A recent randomized clinical study showed that linagliptin did not ameliorate the rate of decline in the eGFR in patients with concurrent type 2 diabetes and renal impairment.8 In the present study, the annual rate of decline in the eGFR did not change after switching from linagliptin to teneligliptin. These results suggest that teneligliptin might not have a beneficial effect on renal function decline in patients with advanced-stage diabetic kidney disease. Further studies are required to investigate the renoprotective effect of teneligliptin in patients with advanced-stage diabetic kidney disease. In the present study, improvement of glucose metabolism and renal parameters was observed in a part of the patients after switching from linagliptin to teneligliptin. Some patients might respond favorably to teneligliptin treatment. However, the effects of high dose of teneligliptin were unclear in our study. Further studies are required to investigate which patients are likely to benefit from teneligliptin and whether high dose of teneligliptin is beneficial in patients with advanced-stage diabetic kidney disease.

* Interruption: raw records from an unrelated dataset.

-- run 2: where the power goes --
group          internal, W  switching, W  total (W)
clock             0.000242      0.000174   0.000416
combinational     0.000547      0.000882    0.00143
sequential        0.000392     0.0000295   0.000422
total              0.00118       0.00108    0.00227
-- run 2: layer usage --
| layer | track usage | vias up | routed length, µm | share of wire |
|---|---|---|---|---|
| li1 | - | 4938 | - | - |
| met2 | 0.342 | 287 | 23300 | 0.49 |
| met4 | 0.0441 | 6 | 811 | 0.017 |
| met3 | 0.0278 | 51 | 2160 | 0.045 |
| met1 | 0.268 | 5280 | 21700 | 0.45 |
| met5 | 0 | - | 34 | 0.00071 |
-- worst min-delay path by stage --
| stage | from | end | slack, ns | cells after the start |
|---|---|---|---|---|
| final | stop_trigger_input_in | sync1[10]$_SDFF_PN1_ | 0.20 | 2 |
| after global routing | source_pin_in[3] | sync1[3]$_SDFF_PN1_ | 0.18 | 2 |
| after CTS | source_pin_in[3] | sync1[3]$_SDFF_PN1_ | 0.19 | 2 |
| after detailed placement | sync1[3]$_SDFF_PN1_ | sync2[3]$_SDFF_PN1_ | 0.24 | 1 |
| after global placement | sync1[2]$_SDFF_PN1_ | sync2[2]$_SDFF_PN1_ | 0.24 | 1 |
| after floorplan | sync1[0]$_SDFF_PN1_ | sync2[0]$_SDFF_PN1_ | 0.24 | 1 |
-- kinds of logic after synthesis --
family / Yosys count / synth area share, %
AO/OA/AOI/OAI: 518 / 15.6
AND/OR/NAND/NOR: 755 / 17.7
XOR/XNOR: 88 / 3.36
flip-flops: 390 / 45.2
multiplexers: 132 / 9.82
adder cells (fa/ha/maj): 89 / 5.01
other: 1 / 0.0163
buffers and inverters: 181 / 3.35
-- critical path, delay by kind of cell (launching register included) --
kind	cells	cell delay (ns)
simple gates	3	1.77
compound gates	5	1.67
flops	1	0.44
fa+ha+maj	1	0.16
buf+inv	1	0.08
`src/rtl/sac_pkg.sv`:
```
// Package for the converter control block: offsets, fields, resets.
// Assumes a 32-bit AXI4-Lite register bus and one 100 MHz clock.
package sac_pkg;
    // Register byte offsets
    localparam logic [5:0] SAC_OFF_CHAN = 6'h00;
    localparam logic [5:0] SAC_OFF_CFG = 6'h04;
    localparam logic [5:0] SAC_OFF_CMP = 6'h08;
    localparam logic [5:0] SAC_OFF_RESH = 6'h0c;
    localparam logic [5:0] SAC_OFF_RESL = 6'h10;
    localparam logic [5:0] SAC_OFF_STAT = 6'h14;
    localparam logic [5:0] SAC_OFF_ICLR = 6'h18;
    localparam logic [5:0] SAC_OFF_IEN = 6'h1c;
    localparam logic [5:0] SAC_OFF_PINS = 6'h20;
    // Channel field values
    localparam logic [4:0] SAC_CHAN_OFF = 5'h1f;
    localparam logic [4:0] SAC_CHAN_NUM = 5'h1c;
    // Config field positions and reset value
    localparam int SAC_CFG_MODE10 = 0;
    localparam int SAC_CFG_SEL = 1;
    localparam int SAC_CFG_DIV = 3;
    localparam int SAC_CFG_CMPEN = 5;
    localparam int SAC_CFG_CMPGT = 6;
    localparam logic [6:0] SAC_CFG_RST = 7'h00;
    // Status bit positions
    localparam int SAC_ST_DONE = 0;
    localparam int SAC_ST_HIT = 1;
    // Raw result widths
    localparam logic [3:0] SAC_MSB10 = 4'ha;
    localparam logic [3:0] SAC_MSB8 = 4'h8;
    localparam logic [3:0] SAC_LEN10 = 4'hb;
    localparam logic [3:0] SAC_LEN8 = 4'h9;
    // Bus answers
    localparam logic [1:0] SAC_RESP_OK = 2'h0;
    localparam logic [1:0] SAC_RESP_ERR = 2'h2;
    // Converter clock sources
    typedef enum logic [1:0] {
        SAC_CK_BUS = 2'b00,
        SAC_CK_BUS2 = 2'b01,
        SAC_CK_ALT = 2'b10,
        SAC_CK_ASYNC = 2'b11
    } sac_clk_sel_t;
    // Approximation engine states
    typedef enum logic {
        SAC_IDLE = 1'b0,
        SAC_CONV = 1'b1
    } sac_state_t;
endpackage

```
`src/rtl/sac_conv_if.sv`:
```
// Link between the control core and the approximation engine.
// Assumes both ends run on the same clock.
`timescale 1ns/100ps
interface sac_conv_if;
    logic start; // Begin a conversion
    logic abort; // Drop a running conversion
    logic mode10; // 1 = 10-bit mode
    logic tick; // Converter clock enable
    logic compIn; // Comparator: input above trial
    logic busy; // Conversion running
    logic done; // One-cycle completion pulse
    logic [10:0] raw; // Trial word, final raw result
    modport ctl (output start, abort, mode10, tick, compIn,
        input busy, done, raw);
    modport eng (input start, abort, mode10, tick, compIn,
        output busy, done, raw);
endinterface

```
`src/rtl/sac_clk_div.sv`:
```
// Converter clock source select and divider, as a tick enable.
// Assumes alternate and async sources arrive as one-cycle ticks.
`timescale 1ns/100ps
module sac_clk_div
    import sac_pkg::*;
#(
    parameter int DIV_W = 2
) (
    input wire logic clk,
    input wire logic rst_n,
    input wire logic [1:0] clkSel,
    input wire logic [DIV_W-1:0] divSel,
    input wire logic altTick,
    input wire logic asyncTick,
    input wire logic run,
    output logic tick
);
    logic half_reg; // Bus clock halved
    logic srcEn; // Selected source edge
    logic [7:0] cnt_reg; // Divider count
    logic [7:0] divLast; // Terminal count

    // Halved bus clock runs freely
    always_ff @(posedge clk or negedge rst_n) begin
        if (!rst_n) half_reg <= 1'b0;
        else half_reg <= ~half_reg;
    end

    // Source mux
    always_comb begin
        divLast = 8'((9'h1 << divSel) - 9'h1);
        case (sac_clk_sel_t'(clkSel))
            SAC_CK_BUS: srcEn = 1'b1;
            SAC_CK_BUS2: srcEn = half_reg;
            SAC_CK_ALT: srcEn = altTick;
            default: srcEn = asyncTick;
        endcase
    end

    // Divider and tick pulse
    always_ff @(posedge clk or negedge rst_n) begin
        if (!rst_n) begin
            cnt_reg <= 8'h00;
            tick <= 1'b0;
        end else if (!run) begin
            cnt_reg <= 8'h00;
            tick <= 1'b0;
        end else if (srcEn && cnt_reg >= divLast) begin
            cnt_reg <= 8'h00;
            tick <= 1'b1;
        end else begin
            cnt_reg <= srcEn ? cnt_reg + 8'h01 : cnt_reg;
            tick <= 1'b0;
        end
    end
endmodule

```
`src/rtl/sac_sar_engine.sv`:
```
// Successive approximation sequencer, one bit per converter tick.
// Assumes the comparator answers within the tick it is sampled on.
`timescale 1ns/100ps
module sac_sar_engine
    import sac_pkg::*;
(
    input wire logic clk,
    input wire logic rst_n,
    sac_conv_if.eng cv
);
    sac_state_t state_reg; // Engine state
    logic [3:0] bitIdx_reg; // Bit under trial
    logic [10:0] trial_reg; // Trial word
    logic done_reg; // Completion pulse
    logic mode_reg; // Mode latched at start
    logic [3:0] tickCnt_reg; // Ticks seen, for checking

    assign cv.busy = (state_reg == SAC_CONV);
    assign cv.done = done_reg;
    assign cv.raw = trial_reg;

    // Bit walk from MSB down
    always_ff @(posedge clk or negedge rst_n) begin
        if (!rst_n) begin
            state_reg <= SAC_IDLE;
            bitIdx_reg <= 4'h0;
            trial_reg <= 11'h000;
            done_reg <= 1'b0;
            mode_reg <= 1'b0;
        end else begin
            done_reg <= 1'b0;
            case (state_reg)
                SAC_IDLE: begin
                    if (cv.start) begin
                        state_reg <= SAC_CONV;
                        mode_reg <= cv.mode10;
                        bitIdx_reg <= cv.mode10 ? SAC_MSB10 : SAC_MSB8;
                        trial_reg <= cv.mode10 ? 11'h400 : 11'h100;
                    end
                end
                default: begin
                    if (cv.abort) begin
                        state_reg <= SAC_IDLE;
                    end else if (cv.start) begin
                        mode_reg <= cv.mode10;
                        bitIdx_reg <= cv.mode10 ? SAC_MSB10 : SAC_MSB8;
                        trial_reg <= cv.mode10 ? 11'h400 : 11'h100;
                    end else if (cv.tick) begin
                        if (!cv.compIn) trial_reg[bitIdx_reg] <= 1'b0;
                        if (bitIdx_reg == 4'h0) begin
                            state_reg <= SAC_IDLE;
                            done_reg <= 1'b1;
                        end else begin
                            trial_reg[bitIdx_reg - 4'h1] <= 1'b1;
                            bitIdx_reg <= bitIdx_reg - 4'h1;
                        end
                    end
                end
            endcase
        end
    end

    // Tick counter for the width check
    always_ff @(posedge clk or negedge rst_n) begin
        if (!rst_n) tickCnt_reg <= 4'h0;
        else if (cv.start) tickCnt_reg <= 4'h0;
        else if (cv.busy && cv.tick) tickCnt_reg <= tickCnt_reg + 4'h1;
    end
endmodule

```
`src/rtl/sac_adc_ctrl.sv`:
```
// Overview of operation
// - Disabled in reset or channel all ones
// - Idle at lowest power between conversions
// - Raw result 11 bits, 9 in 8-bit
// - 10-bit: round, store high and low
// - 8-bit: round, store low only
// - Then set done flag, interrupt if enabled
// - Compare enable checks every result
// - Four clock sources, then a divider
// - Bus clock source after reset
// - Bus clock halved source, up to sixteen
// - Alternate clock source to the divider
// - Async source ticks the divider only while a conversion runs
// - Pin bits disable channel 17, 16 I/O
// - Up to twenty-eight analog channels
//
// Top of the converter control: AXI4-Lite registers, result store.
// Assumes the analog front end follows chanSel and dacCode.
//
// The register offsets and the AXI4-Lite slave port are this design's own decisions.
`timescale 1ns/100ps
module sac_adc_ctrl
    import sac_pkg::*;
(
    input wire logic clk,
    input wire logic rst_n,
    input wire logic [5:0] awaddr,
    input wire logic awvalid,
    output logic awready,
    input wire logic [31:0] wdata,
    input wire logic [3:0] wstrb,
    input wire logic wvalid,
    output logic wready,
    output logic [1:0] bresp,
    output logic bvalid,
    input wire logic bready,
    input wire logic [5:0] araddr,
    input wire logic arvalid,
    output logic arready,
    output logic [31:0] rdata,
    output logic [1:0] rresp,
    output logic rvalid,
    input wire logic rready,
    input wire logic altClkTick,
    input wire logic asyncClkTick,
    input wire logic compIn,
    output logic [10:0] dacCode,
    output logic [4:0] chanSel,
    output logic convEnable,
    output logic lowPower,
    output logic [1:0] pinIoDisable,
    output logic irq
);
    sac_conv_if cv(); // Link to the engine

    logic [5:0] awAddr_reg; // Held write address
    logic [31:0] wData_reg; // Held write data
    logic [3:0] wStrb_reg; // Held byte strobes
    logic doWr; // Write performed now
    logic [4:0] chan_reg; // Channel select field
    logic [6:0] cfg_reg; // Mode, clock, compare
    logic [9:0] cmp_reg; // Compare value
    logic [1:0] resHigh_reg; // Result high
    logic [7:0] resLow_reg; // Result low
    logic [1:0] stat_reg; // Sticky events
    logic [1:0] ien_reg; // Event enables
    logic [7:0] pins_reg; // Pin control register
    logic startReq; // Start pulse to engine
    logic offReq; // Channel turned off
    logic convTick; // Divided converter clock
    logic [9:0] round10; // Result rounded to 10 bits
    logic [7:0] round8; // Result rounded to 8 bits
    logic [9:0] cmpVal; // Rounded value for compare
    logic cmpHit; // Compare condition true
    logic [31:0] rdMux; // Read data mux
    logic rdErr; // Unmapped read
    logic wrErr; // Unmapped write

    // Clock select and divider
    sac_clk_div #(
        .DIV_W(2)
    ) u_div (
        .clk(clk),
        .rst_n(rst_n),
        .clkSel(cfg_reg[SAC_CFG_SEL +: 2]),
        .divSel(cfg_reg[SAC_CFG_DIV +: 2]),
        .altTick(altClkTick),
        .asyncTick(asyncClkTick),
        .run(cv.busy),
        .tick(convTick)
    );

    // Approximation engine
    sac_sar_engine u_eng (
        .clk(clk),
        .rst_n(rst_n),
        .cv(cv)
    );

    assign cv.start = startReq;
    assign cv.abort = offReq;
    assign cv.mode10 = cfg_reg[SAC_CFG_MODE10];
    assign cv.tick = convTick;
    assign cv.compIn = compIn;
    assign dacCode = cv.raw;
    assign chanSel = chan_reg;
    assign pinIoDisable = pins_reg[1:0];

    // Write address channel
    always_ff @(posedge clk or negedge rst_n) begin
        if (!rst_n) begin
            awready <= 1'b1;
            awAddr_reg <= 6'h00;
        end else if (awvalid && awready) begin
            awready <= 1'b0;
            awAddr_reg <= awaddr;
        end else if (bvalid && bready) begin
            awready <= 1'b1;
        end
    end

    // Write data channel
    always_ff @(posedge clk or negedge rst_n) begin
        if (!rst_n) begin
            wready <= 1'b1;
            wData_reg <= 32'h0000_0000;
            wStrb_reg <= 4'h0;
        end else if (wvalid && wready) begin
            wready <= 1'b0;
            wData_reg <= wdata;
            wStrb_reg <= wstrb;
        end else if (bvalid && bready) begin
            wready <= 1'b1;
        end
    end

    // Both halves held and no answer pending
    assign doWr = !awready && !wready && !bvalid;

    // Unmapped write decode
    always_comb begin
        if (awAddr_reg == SAC_OFF_CHAN) wrErr = 1'b0;
        else if (awAddr_reg == SAC_OFF_CFG) wrErr = 1'b0;
        else if (awAddr_reg == SAC_OFF_CMP) wrErr = 1'b0;
        else if (awAddr_reg == SAC_OFF_ICLR) wrErr = 1'b0;
        else if (awAddr_reg == SAC_OFF_IEN) wrErr = 1'b0;
        else if (awAddr_reg == SAC_OFF_PINS) wrErr = 1'b0;
        else if (awAddr_reg == SAC_OFF_RESH) wrErr = 1'b0;
        else if (awAddr_reg == SAC_OFF_RESL) wrErr = 1'b0;
        else if (awAddr_reg == SAC_OFF_STAT) wrErr = 1'b0;
        else wrErr = 1'b1;
    end

    // Write response
    always_ff @(posedge clk or negedge rst_n) begin
        if (!rst_n) begin
            bvalid <= 1'b0;
            bresp <= SAC_RESP_OK;
        end else if (doWr) begin
            bvalid <= 1'b1;
            bresp <= wrErr ? SAC_RESP_ERR : SAC_RESP_OK;
        end else if (bready) begin
            bvalid <= 1'b0;
        end
    end

    // Conversion start and channel off requests
    always_comb begin
        startReq = 1'b0;
        offReq = 1'b0;
        if (doWr && awAddr_reg == SAC_OFF_CHAN && wStrb_reg[0]) begin
            if (wData_reg[4:0] == SAC_CHAN_OFF) offReq = 1'b1;
            else if (wData_reg[4:0] < SAC_CHAN_NUM) startReq = 1'b1;
        end
    end

    // Channel select, resets to off
    always_ff @(posedge clk or negedge rst_n) begin
        if (!rst_n) chan_reg <= SAC_CHAN_OFF;
        else if (doWr && awAddr_reg == SAC_OFF_CHAN && wStrb_reg[0])
            chan_reg <= wData_reg[4:0];
    end

    // Converter enable follows channel field
    always_ff @(posedge clk or negedge rst_n) begin
        if (!rst_n) convEnable <= 1'b0;
        else convEnable <= (chan_reg != SAC_CHAN_OFF);
    end

    // Low power whenever no conversion runs
    always_ff @(posedge clk or negedge rst_n) begin
        if (!rst_n) lowPower <= 1'b1;
        else lowPower <= !cv.busy && !startReq;
    end

    // Configuration, bus clock source after reset
    always_ff @(posedge clk or negedge rst_n) begin
        if (!rst_n) cfg_reg <= SAC_CFG_RST;
        else if (doWr && awAddr_reg == SAC_OFF_CFG && wStrb_reg[0])
            cfg_reg <= wData_reg[6:0];
    end

    // Compare value, two byte lanes
    always_ff @(posedge clk or negedge rst_n) begin
        if (!rst_n) begin
            cmp_reg <= 10'h000;
        end else if (doWr && awAddr_reg == SAC_OFF_CMP) begin
            if (wStrb_reg[0]) cmp_reg[7:0] <= wData_reg[7:0];
            if (wStrb_reg[1]) cmp_reg[9:8] <= wData_reg[9:8];
        end
    end

    // Pin control register
    always_ff @(posedge clk or negedge rst_n) begin
        if (!rst_n) pins_reg <= 8'h00;
        else if (doWr && awAddr_reg == SAC_OFF_PINS && wStrb_reg[0])
            pins_reg <= wData_reg[7:0];
    end

    // Rounding with saturation at full scale
    always_comb begin
        round10 = cv.raw[10:1];
        if (cv.raw[0] && cv.raw[10:1] != 10'h3ff)
            round10 = cv.raw[10:1] + 10'h001;
        round8 = cv.raw[8:1];
        if (cv.raw[0] && cv.raw[8:1] != 8'hff)
            round8 = cv.raw[8:1] + 8'h01;
        cmpVal = cfg_reg[SAC_CFG_MODE10] ? round10 : {2'h0, round8};
    end

    // Compare: greater-or-equal or less-than
    assign cmpHit = cfg_reg[SAC_CFG_CMPGT] ? (cmpVal >= cmp_reg)
        : (cmpVal < cmp_reg);

    // Result store on completion
    always_ff @(posedge clk or negedge rst_n) begin
        if (!rst_n) begin
            resHigh_reg <= 2'h0;
            resLow_reg <= 8'h00;
        end else if (cv.done) begin
            if (cfg_reg[SAC_CFG_MODE10]) begin
                resHigh_reg <= round10[9:8];
                resLow_reg <= round10[7:0];
            end else begin
                resLow_reg <= round8;
            end
        end
    end

    // Sticky events, set wins over clear
    always_ff @(posedge clk or negedge rst_n) begin
        if (!rst_n) begin
            stat_reg <= 2'h0;
        end else begin
            for (int i = 0; i < 2; i++) begin
                if (doWr && awAddr_reg == SAC_OFF_ICLR && wStrb_reg[0]
                    && wData_reg[i])
                    stat_reg[i] <= 1'b0;
            end
            if (cv.done) stat_reg[SAC_ST_DONE] <= 1'b1;
            if (cv.done && cfg_reg[SAC_CFG_CMPEN] && cmpHit)
                stat_reg[SAC_ST_HIT] <= 1'b1;
        end
    end

    // Interrupt enables
    always_ff @(posedge clk or negedge rst_n) begin
        if (!rst_n) ien_reg <= 2'h0;
        else if (doWr && awAddr_reg == SAC_OFF_IEN && wStrb_reg[0])
            ien_reg <= wData_reg[1:0];
    end

    // Level interrupt
    always_ff @(posedge clk or negedge rst_n) begin
        if (!rst_n) irq <= 1'b0;
        else irq <= |(stat_reg & ien_reg);
    end

    // Read decode
    always_comb begin
        rdMux = 32'h0000_0000;
        rdErr = 1'b0;
        if (araddr == SAC_OFF_CHAN) rdMux[4:0] = chan_reg;
        else if (araddr == SAC_OFF_CFG) rdMux[6:0] = cfg_reg;
        else if (araddr == SAC_OFF_CMP) rdMux[9:0] = cmp_reg;
        else if (araddr == SAC_OFF_RESH) rdMux[1:0] = resHigh_reg;
        else if (araddr == SAC_OFF_RESL) rdMux[7:0] = resLow_reg;
        else if (araddr == SAC_OFF_STAT) rdMux[2:0] = {cv.busy, stat_reg};
        else if (araddr == SAC_OFF_ICLR) rdMux = 32'h0000_0000;
        else if (araddr == SAC_OFF_IEN) rdMux[1:0] = ien_reg;
        else if (araddr == SAC_OFF_PINS) rdMux[7:0] = pins_reg;
        else rdErr = 1'b1;
    end

    // Read channel, one read at a time
    always_ff @(posedge clk or negedge rst_n) begin
        if (!rst_n) begin
            arready <= 1'b1;
            rvalid <= 1'b0;
            rdata <= 32'h0000_0000;
            rresp <= SAC_RESP_OK;
        end else if (arvalid && arready) begin
            arready <= 1'b0;
            rvalid <= 1'b1;
            rdata <= rdMux;
            rresp <= rdErr ? SAC_RESP_ERR : SAC_RESP_OK;
        end else if (rvalid && rready) begin
            arready <= 1'b1;
            rvalid <= 1'b0;
        end
    end
endmodule

```
`config.mk`:
```
export PLATFORM = sky130hd
export DESIGN_NAME = sac_adc_ctrl
export DESIGN_NICKNAME = d
export VERILOG_FILES = /design/src/rtl/sac_pkg.sv /design/src/rtl/sac_conv_if.sv /design/src/rtl/sac_clk_div.sv /design/src/rtl/sac_sar_engine.sv /design/src/rtl/sac_adc_ctrl.sv
export SDC_FILE = /design/constraint.sdc
export NUM_CORES = 1
export LEC_CHECK = 0
export BUFFER_PORTS_ARGS = -buffer_cell sky130_fd_sc_hd__clkbuf_2
export CAP_MARGIN = 20
export CORE_ASPECT_RATIO = 2
export CORE_MARGIN = 10
export CORE_UTILIZATION = 60
export DETAILED_ROUTE_END_ITERATION = 10
export HOLD_SLACK_MARGIN = 0.03
export PLACE_DENSITY = 0.86
export REMOVE_ABC_BUFFERS = 1
export SLEW_MARGIN = 10
export SYNTH_ARGS = -nofsm -noshare
export SYNTH_HDL_FRONTEND = slang
export SYNTH_SLANG_ARGS = --single-unit
```
`constraint.sdc`:
```
create_clock -name clk -period 7.29 [get_ports clk]
set_clock_uncertainty 0.15 [all_clocks]
set_input_delay 1.0935 -clock clk [delete_from_list [all_inputs] [get_ports clk]]
set_output_delay 1.0935 -clock clk [all_outputs]
set_load 0.01 [all_outputs]
```
==> results_dict.tcl, run 1 <==
set metrics [dict create \
    final.setup.worst_slack_ns 3.83 \
    drc 0 \
    drive_above_1_share 0.270 \
    cp_top_family "compound AO/OA/AOI/OAI gates" \
    ios 120 \
    utilization 0.669 \
    grt_overflow 0 \
    cp_max_fo 5 \
    worst_pin_slew_ns 1.00 \
    ir_drop_uv 303 \
    max_freq_ghz 0.289 \
    synth_edf_count 0 \
    die_x_um 91.2 \
    maxCapViolCount 0 \
    drt-total-wl_um 15700 \
    slew_headroom 0.325 \
    hold_violations 0 \
    antennaDiodeCount 0 \
    die_h_um 162 \
    synth_top_area_frac 0.411 \
    worstPathCellList "ha_1 -> nand3_1 -> o31ai_1 -> nor3_1 -> xor2_1 -> ha_1 -> nand4_1 -> o311ai_0 -> or3_1 -> a41o_1" \
    io_buffers 71 \
    preCtsSetupSlack_ns 3.87 \
    first_global_vias 5040 \
    synthDistinctLibCells 73 \
    powerDensity_mw_per_mm2 399 \
    cp-end-kind "flip-flop" \
    setup_viol 0 \
    period_share 0.475 \
    setup_tns_ns 0 \
    placed_area_mm2 0.00639 \
    avgSynthCellArea_um2 10.4 \
    numCtsBuffers 9 \
    ys_warn_count 0 \
    core_region_area_mm2 0.0100 \
    final_area_mm2 0.00670 \
    die_area_mm2 0.0148 \
    grt_max_degree 80 \
    cts_num_sinks 109 \
    std_cell_rows 52 \
    gr-usage-all-layers 0.213 \
    holdCritStartpoint "u_div.half_reg" \
    critPathLaunch "u_eng.cv.raw[1]" \
    p_total_mw 2.67 \
    clk_pin_slew_ns 0.07 \
    vias 4753 \
    htree_levels 3 \
    start_util 0.607 \
    wl_per_cell_um 20.1 \
    ys_ff_latch 109 \
    max-clock-path-buffers 2 \
    reg2reg_from "u_eng.cv.raw[1]" \
    slew_viol_final 0 \
    ant_nets 0 \
    synth_area_leaders "dfrtp_1 41%, mux2_2 11%, ha_1 5.1%" \
    synth-async-reset-ratio 1.00 \
    crit_type "flip-flop to flip-flop" \
    rsz0062_at_grt "false" \
    cts_tree "built" \
    via_per_inst 6.06 \
    syn2layout_area_growth_pct 10.2 \
    dp_hpwl_um 12100 \
    post-cts-setup-buffers 0 \
    ys.flop_type "dfrtp_1" \
    critPathBufInv 0 \
    required_ns 7.38 \
    ctsHoldBuffers 0 \
    status "complete, no violations" \
    max_stage_delay_ns 0.54 \
    place.gp.congestion 0.958 \
    worstSetupStartpointType "flip-flop" \
    dr.pass1.iters 5 \
    cpMaxStageDelayCell "o31ai_1" \
    cp.arrival_ns 3.55 \
    hp-class "flip-flop to flip-flop" \
    clock_latency_ns 0.35 \
    yosysSeqAreaShare 0.450 \
    cts_resized 0 \
    p_leak_nw 3.06 \
    largest_reg_flops 11 \
    netlist_area_mm2 0.00608 \
    synth_largest_area_cell "dfrtp_1" \
    synth_cells 585 \
    path_common_cell "ha_1" \
    grt_antenna_before_repair 0 \
    finalNetCount 727 \
    cts_root_buf "clkbuf_16" \
    drtIter0Drc 293 \
    grt_pass1_wl_um 25300 \
    period_needed_ns 3.46 \
]
-- Yosys cell counts, types with 4 or more instances --
library cell,instances
mux2_2,60
o31ai_1,8
xnor2_1,6
a31oi_1,7
and2_1,7
dfrtp_1,100
buf_4,26
a221o_1,4
ha_1,25
o21ai_0,19
a21oi_1,29
or4_1,4
inv_1,27
dfstp_2,9
nand3_1,15
nand2b_1,6
o211ai_1,9
nand4_1,5
o31a_1,4
clkbuf_1,15
nand2_1,59
nor2_1,24
nor3_1,15
o22ai_1,7
mux2i_1,6
a211oi_1,4
nor4_1,5
o21ai_1,9
-- cell type report --
type,count,area [µm²]
timing repair buffer,72,365
fill,806,3320
multi-input combinational,424,3020
inverter,28,105
clock inverter,5,65.1
sequential,109,2740
tap,135,169
clock buffer,11,243
-- per-stage QoR --
stage	hold slack [ns]	instances
floorplan	0.245	561
global route	0.331	784
detailed placement	0.270	768
finish	0.288	784
CTS	0.282	784
global placement	0.260	768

This study had several limitations. First, it was a retrospective observational study; therefore, patient selection bias cannot be completely removed from the study, although propensity score matching was used to control selection bias and balance covariates. Second, the study was performed at a single center, which limits the external validity of the results. Third, the number of participants in the study was small, which may have reduced the statistical power to detect group differences. Therefore, no statistical significance might be due to the under power of our study. Fourth, the reason for choosing each treatment regimen for each patient was different. Also, not all patients were treated with the same dose of teneligliptin. This might cause a significant bias and limit generalizability. Fifth, other hypoglycemic agents, including glinide, α-glucosidase inhibitor, sodium–glucose cotransporter-2 inhibitor, and insulin, are concomitantly used in the study. The possibility cannot be excluded that the dosage of these drugs might have been changed during the study period because physicians might have adjusted hypoglycemic medications when they observed better or worse glycemic control. The adverse effects associated with teneligliptin in this study cannot also be assessed because of the retrospective nature of study design. Therefore, multicenter, large-scale, prospective, randomized clinical studies with adequate statistical power are required to clarify the renoprotective efficacy and safety of teneligliptin in patients with advanced-stage diabetic kidney disease.

In conclusion, teneligliptin may not improve glycemic control or show any additional renoprotective effects after switching from linagliptin.

Acknowledgments

We thank all the outpatient medical staff of our institution for their excellent work. We also thank Angela Morben, DVM, ELS, from Edanz Group, for editing a draft of this manuscript.

Author Contributions

AA and HM conceived and designed the study. HN, MU, JM, SK, SM, YM (Yuko Mutsuyoshi), MM, and TK collected the data. HI and KY performed the statistical analysis. KH wrote the first draft of the manuscript. KI, YU, and SO made critical revisions. YM (Yoshiyuki Morishita) approved the final version. All authors contributed to this manuscript and approved the final version for submission. All authors contributed to data analysis, drafting or revising the article, have agreed on the journal to which the article will be submitted, gave final approval of the version to be published, and agree to be accountable for all aspects of the work.

Funding

This study was not supported by any funding source.

Disclosure

The authors report no conflicts of interest in this work.